Soweit die Beklagte zu 1.) nunmehr, teilweise erstmals, behauptet, verschiedene
Forderungen seien nicht fällig, weil sie gestundet gewesen seien, sie könnten deshalb
nicht in den Liquiditätsstatus einbezogen werden, ist dies nicht ausreichend substantiiert
und einer Beweisaufnahme zugänglich dargetan. Einzelheiten zu
Stundungsvereinbarungen zwischen der Herstellungs GmbH, dem Fleischlieferanten M.
und einer nicht näher bezeichneten Bank sind nicht vorgetragen. Auch der Vortrag zu
einer unbefristeten Stundung der Pachtzinsansprüche des Beklagten zu 2.) ist nicht
ausreichend präzise, um in die Beweisaufnahme einzutreten. Hinsichtlich der zuletzt
genannten Behauptung gilt dies vor allem deshalb, weil erstinstanzlich die
Beklagtenseite noch vorgetragen hatte, dass die Pachtzinsansprüche des Beklagten zu
2.) seit 1998 stets befriedigt worden seien. Eine dennoch angeordnete Beweisaufnahme
würde einen Ausforschungsbeweis darstellen. Im Übrigen fehlt es an einem Beweisantritt
dafür, dass Forderungen eines Bankinstituts nicht fällig waren.
Der Zinsanspruch folgt aus den §§ 286 Abs. 1, 288 Abs. 1 BGB.
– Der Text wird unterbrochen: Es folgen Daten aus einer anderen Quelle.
File: src/rtl/keccak_round_sequencer.sv
// keccak_round_sequencer: walks theta/rho/pi/chi/iota engine iterations over NUM_ROUNDS rounds with abort and watchdog
module keccak_round_sequencer #(
  parameter int LANE_W = 64,
  parameter int LANES = 25,
  parameter int NUM_ROUNDS = 24,
  parameter int TIMEOUT = 255,
  parameter int IDX_W = (LANE_W > LANES ? LANE_W : LANES) > 1 ? $clog2(LANE_W > LANES ? LANE_W : LANES) : 1,
  parameter int RND_W = NUM_ROUNDS > 1 ? $clog2(NUM_ROUNDS) : 1
) (
  input logic clk,
  input logic rst,
  keccak_round_sequencer_if.slave bus
);
  localparam int CNT_W = TIMEOUT > 1 ? $clog2(TIMEOUT) : 1;
  typedef enum logic [2:0] {IDLE, ISSUE, WAIT, ADV, FINISH, ERR} state_t;
  typedef enum logic [2:0] {THETA, RHO, PI, CHI, IOTA} step_t;
  state_t state, state_n;
  step_t step, step_n;
  logic [IDX_W-1:0] idx, idx_n, last;
  logic [RND_W-1:0] rnd, rnd_n;
  logic [CNT_W-1:0] cnt, cnt_n;
  logic step_start, busy, done, error;
  logic step_end, round_end, perm_end;
  always_comb begin
    state_n = state;
    step_n = step;
    idx_n = idx;
    rnd_n = rnd;
    cnt_n = cnt;
    last = (step == THETA || step == CHI) ? IDX_W'(LANE_W - 1) : step == RHO ? IDX_W'(LANES - 1) : '0;
    step_end = idx == last;
    round_end = step_end && step == IOTA;
    perm_end = round_end && rnd == RND_W'(NUM_ROUNDS - 1);
    case (state)
      IDLE, ERR: if (bus.start) begin
        state_n = ISSUE;
        step_n = THETA;
        idx_n = '0;
        rnd_n = '0;
      end
      ISSUE: begin
        state_n = WAIT;
        cnt_n = '0;
      end
      WAIT: if (bus.step_done) state_n = ADV;
        else if (TIMEOUT != 0 && cnt == CNT_W'(TIMEOUT - 1)) state_n = ERR;
        else cnt_n = cnt + 1'b1;
      ADV: begin
        state_n = perm_end ? FINISH : ISSUE;
        idx_n = step_end ? '0 : idx + 1'b1;
        step_n = !step_end ? step : round_end ? THETA : step_t'(step + 3'd1);
        rnd_n = round_end && !perm_end ? rnd + 1'b1 : rnd;
      end
      FINISH: begin
        state_n = IDLE;
        idx_n = '0;
        rnd_n = '0;
      end
      default: state_n = IDLE;
    endcase
    if (bus.abort) begin
      state_n = IDLE;
      step_n = THETA;
      idx_n = '0;
      rnd_n = '0;
      cnt_n = '0;
    end
  end
  always_ff @(posedge clk or posedge rst)
    if (rst) begin
      state <= IDLE;
      step <= THETA;
      idx <= '0;
      rnd <= '0;
      cnt <= '0;
      step_start <= 1'b0;
      busy <= 1'b0;
      done <= 1'b0;
      error <= 1'b0;
    end else begin
      state <= state_n;
      step <= step_n;
      idx <= idx_n;
      rnd <= rnd_n;
      cnt <= cnt_n;
      step_start <= state_n == ISSUE;
      busy <= state_n != IDLE && state_n != ERR;
      done <= state_n == FINISH;
      error <= state_n == ERR;
    end
  assign bus.step_start = step_start;
  assign bus.step_id = step;
  assign bus.step_idx = idx;
  assign bus.round_idx = rnd;
  assign bus.busy = busy;
  assign bus.done = done;
  assign bus.error = error;
endmodule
Die Kostenentscheidung beruht auf § 92 Abs. 1, 269 Abs. 3 ZPO, die Entscheidung über
die vorläufige Vollstreckbarkeit auf den §§ 708 Nr. 10, 711, 713 ZPO i. V. m. § 26 Nr. 8
EGZPO in der Fassung des 2. Justizmodernisierungsgesetzes.
Die Revision war nicht zuzulassen, § 543 ZPO. Die Voraussetzungen für eine Zulassung
der Revision liegen nicht vor. Weder hat die Rechtssache grundsätzliche Bedeutung noch
erfordert die Fortbildung des Rechts oder die Sicherung einer einheitlichen
Rechtsprechung eine Entscheidung des Revisionsgerichts.